● **Stored data**
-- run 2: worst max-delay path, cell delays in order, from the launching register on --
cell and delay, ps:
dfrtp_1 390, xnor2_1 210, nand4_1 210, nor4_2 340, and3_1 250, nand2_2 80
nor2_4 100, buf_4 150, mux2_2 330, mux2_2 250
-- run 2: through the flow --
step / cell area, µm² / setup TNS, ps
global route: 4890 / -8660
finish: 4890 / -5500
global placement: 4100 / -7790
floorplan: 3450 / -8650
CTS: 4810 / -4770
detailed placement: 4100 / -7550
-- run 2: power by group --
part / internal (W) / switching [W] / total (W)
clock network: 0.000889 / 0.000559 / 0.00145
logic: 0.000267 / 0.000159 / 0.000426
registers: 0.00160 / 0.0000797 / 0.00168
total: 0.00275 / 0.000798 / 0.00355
===== src/rtl/flash_cmd_pkg.sv =====
package flash_cmd_pkg;
  typedef enum logic [3:0] {
    MD_READ    = 4'd0,
    MD_IDENT   = 4'd1,
    MD_PGM_ARM = 4'd2,
    MD_PGM     = 4'd3,
    MD_ESETUP  = 4'd4,
    MD_WINDOW  = 4'd5,
    MD_ERASE   = 4'd6,
    MD_SUSP    = 4'd7,
    MD_FAIL    = 4'd8
  } mode_e;

  localparam int CMD_W = 8;
  localparam logic [CMD_W-1:0] K_KEY1   = 8'hAA;
  localparam logic [CMD_W-1:0] K_KEY2   = 8'h55;
  localparam logic [CMD_W-1:0] K_IDENT  = 8'h90;
  localparam logic [CMD_W-1:0] K_PGM    = 8'hA0;
  localparam logic [CMD_W-1:0] K_ERASE  = 8'h80;
  localparam logic [CMD_W-1:0] K_CHIP   = 8'h10;
  localparam logic [CMD_W-1:0] K_SECTOR = 8'h30;
  localparam logic [CMD_W-1:0] K_SUSP   = 8'hB0;
  localparam logic [CMD_W-1:0] K_RESET  = 8'hF0;
endpackage


===== src/rtl/flash_unlock_seq.sv =====
module flash_unlock_seq
  import flash_cmd_pkg::*;
#(
  parameter int CMP_W = 11
) (
  input  logic             clk,
  input  logic             rst,
  input  logic             wr_en,
  input  logic             clear,
  input  logic [CMP_W-1:0] addr_lo,
  input  logic [CMD_W-1:0] data,
  output logic             cmd_o,
  output logic             brk_o
);
  localparam logic [CMP_W-1:0] ADR_FIRST  = CMP_W'('h555);
  localparam logic [CMP_W-1:0] ADR_SECOND = CMP_W'('h2AA);

  logic [1:0] stage_q;
  logic       m_first, m_second;

  assign m_first  = (addr_lo == ADR_FIRST)  && (data == K_KEY1);
  assign m_second = (addr_lo == ADR_SECOND) && (data == K_KEY2);
  assign cmd_o    = wr_en && (stage_q == 2'd2);
  assign brk_o    = wr_en && (((stage_q == 2'd0) && !m_first) ||
                              ((stage_q == 2'd1) && !m_second));

  always_ff @(posedge clk) begin
    if (rst || clear) begin
      stage_q <= 2'd0;
    end else if (wr_en) begin
      case (stage_q)
        2'd0:    stage_q <= m_first  ? 2'd1 : 2'd0;
        2'd1:    stage_q <= m_second ? 2'd2 : 2'd0;
        default: stage_q <= 2'd0;
      endcase
    end
  end
endmodule


===== src/rtl/flash_window_timer.sv =====
module flash_window_timer #(
  parameter int CYCLES = 5000
) (
  input  logic clk,
  input  logic rst,
  input  logic load,
  input  logic run,
  output logic expire
);
  localparam int CW = $clog2(CYCLES + 1);
  localparam logic [CW-1:0] START = CW'(CYCLES - 1);

  logic [CW-1:0] cnt_q;

  assign expire = run && !load && (cnt_q == '0);

  always_ff @(posedge clk) begin
    if (rst) begin
      cnt_q <= START;
    end else if (load) begin
      cnt_q <= START;
    end else if (run && (cnt_q != '0)) begin
      cnt_q <= cnt_q - 1'b1;
    end
  end
endmodule


===== src/rtl/flash_cmd_decoder.sv =====
module flash_cmd_decoder
  import flash_cmd_pkg::*;
#(
  parameter int ADDR_W       = 19,
  parameter int SECT_BITS    = 3,
  parameter int UNLOCK_W     = 11,
  parameter int CLK_FREQ_MHZ = 100,
  parameter int WINDOW_US    = 50
) (
  input  logic                    clk,
  input  logic                    rst,
  input  logic                    wr_en,
  input  logic [ADDR_W-1:0]       wr_addr,
  input  logic [7:0]              wr_data,
  input  logic                    eng_busy,
  input  logic                    eng_done,
  input  logic                    eng_fail,
  output logic [3:0]              mode_o,
  output logic                    prog_start,
  output logic                    chip_erase_start,
  output logic                    sector_erase_start,
  output logic [(1<<SECT_BITS)-1:0] sector_map,
  output logic                    suspend_req,
  output logic                    resume_req
);
  localparam int NUM_SECT   = 1 << SECT_BITS;
  localparam int WIN_CYCLES = CLK_FREQ_MHZ * WINDOW_US;
  localparam logic [UNLOCK_W-1:0] ADR_CMD = UNLOCK_W'('h555);

  mode_e                mode_q;
  logic [NUM_SECT-1:0]  map_q, sect_bit;
  logic [SECT_BITS-1:0] sect_idx;
  logic                 susp_q, started_q, chip_q;
  logic                 is_reset, listen, trk_cmd, trk_brk, at_cmd;
  logic                 win_load, win_expire;
  logic                 unused_inputs;

  assign is_reset = wr_en && (wr_data == K_RESET);
  assign listen   = (mode_q == MD_READ) || (mode_q == MD_SUSP) || (mode_q == MD_ESETUP);
  assign at_cmd   = (wr_addr[UNLOCK_W-1:0] == ADR_CMD);
  assign sect_idx = wr_addr[ADDR_W-1 -: SECT_BITS];
  assign unused_inputs = eng_busy ^ (^wr_addr[ADDR_W-SECT_BITS-1:UNLOCK_W]);

  generate
    for (genvar g = 0; g < NUM_SECT; g++) begin : g_sect_dec
      assign sect_bit[g] = (sect_idx == SECT_BITS'(g));
    end
  endgenerate

  flash_unlock_seq #(.CMP_W(UNLOCK_W)) unlock_i (
    .clk     (clk),
    .rst     (rst),
    .wr_en   (wr_en && listen && !is_reset),
    .clear   (is_reset),
    .addr_lo (wr_addr[UNLOCK_W-1:0]),
    .data    (wr_data),
    .cmd_o   (trk_cmd),
    .brk_o   (trk_brk)
  );

  assign win_load = ((mode_q == MD_ESETUP) && trk_cmd && (wr_data == K_SECTOR)) ||
                    ((mode_q == MD_WINDOW) && wr_en && (wr_data == K_SECTOR));

  flash_window_timer #(.CYCLES(WIN_CYCLES)) window_i (
    .clk    (clk),
    .rst    (rst),
    .load   (win_load),
    .run    (mode_q == MD_WINDOW),
    .expire (win_expire)
  );

  always_ff @(posedge clk) begin
    if (rst) begin
      mode_q <= MD_READ;  map_q <= '0;
      susp_q <= 1'b0;  started_q <= 1'b0;  chip_q <= 1'b0;
      prog_start <= 1'b0;  chip_erase_start <= 1'b0;  sector_erase_start <= 1'b0;
      suspend_req <= 1'b0;  resume_req <= 1'b0;
    end else begin
      prog_start <= 1'b0;  chip_erase_start <= 1'b0;  sector_erase_start <= 1'b0;
      suspend_req <= 1'b0;  resume_req <= 1'b0;
      case (mode_q)
        MD_READ: begin
          if (trk_cmd && at_cmd) begin
            if (wr_data == K_IDENT)      mode_q <= MD_IDENT;
            else if (wr_data == K_PGM)   mode_q <= MD_PGM_ARM;
            else if (wr_data == K_ERASE) mode_q <= MD_ESETUP;
          end
        end
        MD_SUSP: begin
          if (wr_en && (wr_data == K_SECTOR)) begin
            mode_q <= MD_ERASE;  susp_q <= 1'b0;
            if (started_q) resume_req <= 1'b1;
            else begin sector_erase_start <= 1'b1; started_q <= 1'b1; end
          end else if (trk_cmd && at_cmd) begin
            if (wr_data == K_IDENT)    mode_q <= MD_IDENT;
            else if (wr_data == K_PGM) mode_q <= MD_PGM_ARM;
          end
        end
        MD_IDENT: if (is_reset) mode_q <= susp_q ? MD_SUSP : MD_READ;
        MD_PGM_ARM: begin
          if (is_reset) mode_q <= susp_q ? MD_SUSP : MD_READ;
          else if (wr_en) begin prog_start <= 1'b1; mode_q <= MD_PGM; end
        end
        MD_PGM: begin
          if (eng_fail)      mode_q <= MD_FAIL;
          else if (eng_done) mode_q <= susp_q ? MD_SUSP : MD_READ;
        end
        MD_ESETUP: begin
          if (is_reset || trk_brk) mode_q <= MD_READ;
          else if (trk_cmd) begin
            if ((wr_data == K_CHIP) && at_cmd) begin
              chip_erase_start <= 1'b1;  map_q <= '1;
              chip_q <= 1'b1;  started_q <= 1'b1;  mode_q <= MD_ERASE;
            end else if (wr_data == K_SECTOR) begin
              map_q <= sect_bit;  chip_q <= 1'b0;  mode_q <= MD_WINDOW;
            end else mode_q <= MD_READ;
          end
        end
        MD_WINDOW: begin
          if (wr_en) begin
            if (wr_data == K_SECTOR) map_q <= map_q | sect_bit;
            else if (wr_data == K_SUSP) begin
              mode_q <= MD_SUSP;  susp_q <= 1'b1;  started_q <= 1'b0;
            end else begin mode_q <= MD_READ; map_q <= '0; end
          end else if (win_expire) begin
            sector_erase_start <= 1'b1;  started_q <= 1'b1;  mode_q <= MD_ERASE;
          end
        end
        MD_ERASE: begin
          if (eng_fail) mode_q <= MD_FAIL;
          else if (eng_done) begin
            mode_q <= MD_READ;  map_q <= '0;  started_q <= 1'b0;  chip_q <= 1'b0;
          end else if (wr_en && (wr_data == K_SUSP) && !chip_q) begin
            suspend_req <= 1'b1;  mode_q <= MD_SUSP;  susp_q <= 1'b1;
          end
        end
        MD_FAIL: begin
          if (is_reset) begin
            mode_q <= MD_READ;  map_q <= '0;
            susp_q <= 1'b0;  started_q <= 1'b0;  chip_q <= 1'b0;
          end
        end
        default: mode_q <= MD_READ;
      endcase
    end
  end

  assign mode_o     = mode_q;
  assign sector_map = map_q;
endmodule
File: src/rtl/phase_timing_pkg.sv
package phase_timing_pkg;

   localparam int WORD_W     = 32;
   localparam int FLD_W      = 5;
   localparam int ADR_W      = 2;

   localparam logic [ADR_W-1:0] ADR_CLKCTL = 2'd0;
   localparam logic [ADR_W-1:0] ADR_EXT    = 2'd1;
   localparam logic [ADR_W-1:0] ADR_SHIFT  = 2'd2;

   localparam int MODE_SDR50  = 5;
   localparam int MODE_SDR104 = 6;

   localparam int SHIFT_LO = 4;
   localparam int SHIFT_HI = 12;
   localparam int DLY_LO   = 11;
   localparam int DLY_HI   = 14;

   localparam logic [3:0] CLK_DIV_VAL = 4'd7;
   localparam int POS_DIV    = 8;
   localparam int POS_USEDLY = 13;
   localparam int POS_CLKEN  = 16;
   localparam int POS_PHASE  = 16;
   localparam int POS_DRV    = 21;
   localparam int POS_DLY    = 26;

   typedef struct packed {
      logic             valid;
      logic [FLD_W-1:0] drv;
      logic [FLD_W-1:0] dly;
      logic [FLD_W-1:0] pmax;
      logic [FLD_W-1:0] pmin;
   } tim_ent_t;

   typedef enum logic [3:0] {
      ST_IDLE, ST_WR_OFF, ST_GAP, ST_WR_EXT, ST_WR_SHIFT,
      ST_WR_ON, ST_SETTLE, ST_DONE, ST_ERR
   } seq_st_t;

   function automatic tim_ent_t mk(input int d, input int s, input int hi, input int lo);
      tim_ent_t e;
      e.valid = 1'b1;
      e.drv   = FLD_W'(d);
      e.dly   = FLD_W'(s);
      e.pmax  = FLD_W'(hi);
      e.pmin  = FLD_W'(lo);
      return e;
   endfunction

   function automatic tim_ent_t lookup(input int ctrl, input int mode);
      tim_ent_t e;
      e = '0;
      if (ctrl == 1) begin
         case (mode)
            0: e = mk(7, 0, 15, 15);
            1: e = mk(6, 0, 4, 4);
            2: e = mk(6, 0, 3, 3);
            3: e = mk(6, 0, 15, 15);
            4: e = mk(6, 0, 2, 2);
            5: e = mk(4, 0, 11, 0);
            6: e = mk(6, 4, 15, 0);
            default: e = '0;
         endcase
      end else if (ctrl == 2) begin
         case (mode)
            0: e = mk(7, 0, 15, 15);
            2: e = mk(6, 0, 15, 15);
            3: e = mk(6, 0, 15, 15);
            4: e = mk(6, 0, 0, 0);
            5: e = mk(4, 0, 12, 0);
            6: e = mk(5, 4, 15, 0);
            default: e = '0;
         endcase
      end
      return e;
   endfunction

endpackage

● **Assignment**
Where a line of the data includes the string "ctrl", list that line.

● **Finished exercise**
   function automatic tim_ent_t lookup(input int ctrl, input int mode);
      if (ctrl == 1) begin
      end else if (ctrl == 2) begin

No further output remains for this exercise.